- NEW YORK - By identifying
a compound that changes the nature of an infectious agent, researchers
have taken a step toward treating spongiform encephalopathies, a group
of fatal brain disorders that includes 'mad-cow' disease.
- Although such diseases are rare in humans, identifying
a treatment has become even more important since an outbreak of 'mad-cow'
disease in cattle in Great Britain in the 1980s and early 1990s.

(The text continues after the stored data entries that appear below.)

`config.mk`:
```
export PLATFORM = sky130hd
export DESIGN_NAME = swm_cell
export DESIGN_NICKNAME = d
export VERILOG_FILES = /design/src/hdl/swm_pkg.sv /design/src/hdl/swm_cell.sv
export SDC_FILE = /design/constraint.sdc
export NUM_CORES = 1
export LEC_CHECK = 0
export BUFFER_PORTS_ARGS = -buffer_cell sky130_fd_sc_hd__buf_2
export CORE_UTILIZATION = 40
export CTS_CLUSTER_DIAMETER = 200
export DETAILED_ROUTE_END_ITERATION = 8
export HOLD_SLACK_MARGIN = 0.05
export MAX_ROUTING_LAYER = met4
export PLACE_DENSITY_LB_ADDON = 0.15
export RECOVER_POWER = 50
export SLEW_MARGIN = 20
export SYNTH_ARGS = -nofsm -noshare
export SYNTH_HDL_FRONTEND = slang
export SYNTH_SLANG_ARGS = --single-unit
```
`constraint.sdc`:
```
create_clock -name clk -period 8.2 [get_ports clk]
set_input_delay 0.82 -clock clk [delete_from_list [all_inputs] [get_ports clk]]
set_output_delay 0.82 -clock clk [all_outputs]
set_load 0.01 [all_outputs]
```
--- src/rfe_gcd.sv ---
// Iterative binary gcd unit: one shift or subtract per cycle.
// Reports whether the two operands are coprime. Uses rfe_pkg.
module rfe_gcd (
  input  logic                      clk_i,
  input  logic                      rst_ni,
  input  logic                      start_i,
  input  logic [7:0]                a_i,
  input  logic [7:0]                b_i,
  output rfe_pkg::gcd_status_t      status_o
);

  logic [7:0] a_q, a_d, b_q, b_d;
  logic       run_q, run_d;
  logic       equal, both_even, finish;

  assign equal     = (a_q == b_q);
  assign both_even = !a_q[0] && !b_q[0];
  assign finish    = equal || both_even;

  always_comb begin
    a_d   = a_q;
    b_d   = b_q;
    run_d = run_q;
    if (start_i) begin
      a_d   = a_i;
      b_d   = b_i;
      run_d = 1'b1;
    end else if (run_q) begin
      priority if (finish) begin
        run_d = 1'b0;
      end else if (!a_q[0]) begin
        a_d = a_q >> 1;
      end else if (!b_q[0]) begin
        b_d = b_q >> 1;
      end else if (a_q > b_q) begin
        a_d = a_q - b_q;
      end else begin
        b_d = b_q - a_q;
      end
    end
  end

  // Operands are nonzero and never equal when subtracted, so they stay nonzero.
  assign status_o.done    = run_q && finish;
  assign status_o.coprime = equal && (a_q == 8'd1);

  always_ff @(posedge clk_i or negedge rst_ni) begin
    if (!rst_ni) begin
      run_q <= 1'b0;
    end else begin
      run_q <= run_d;
    end
  end

  always_ff @(posedge clk_i) begin
    a_q <= a_d;
    b_q <= b_d;
  end

endmodule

- It is thought that a new type of Creutzfeldt-Jakob disease
(CJD) " an incurable and rapidly fatal illness seen in a handful of
young adults in the UK " may be linked to consuming meat from cattle
with 'mad-cow' disease.
- According to a report in the January 15th issue of The
Lancet, researchers have discovered a peptide known as iPrP13 that interferes
with the structure of the prion, the infectious agent thought to be the
cause of spongiform encephalopathies. The prion accumulates in the brain,
triggering biochemical changes that lead to dementia, an inability to talk
or walk and ultimately, death.
- Dr. Claudio Soto of New York University Medical Center
and Serono Pharmaceutical Research Institute in Geneva, Switzerland, and
colleagues extracted prions from the brains of mice and humans who had
died of spongiform encephalopathy.
- The investigators found that the iPrP13 peptide helped
break down the prions in laboratory studies. When the peptide was added
to the prions and both were injected into mice, the rodents tended to survive
for a longer period of time before succumbing to the fatal disorder. The
authors estimate that the peptide decreased the infectious nature of the
prion by 90% to 95%.
- The authors suggest that the findings may help to design
treatments of infectious spongiform encephalopathies. The peptides "could
represent prototype compounds for the development of new treatments that
prevent or reverse... changes implicated in transmissible spongiform encephalopathies,"
the study concludes.
- However, there are a number of problems with peptides
that make them inadequate for treating human illness. The peptides tend
to be degraded or attacked by the immune system before they reach their
target, and it is very difficult to get them into the brain to interact
- "There is still a lot of work to be done before
we can use these peptides in the actual treatment of the disease,"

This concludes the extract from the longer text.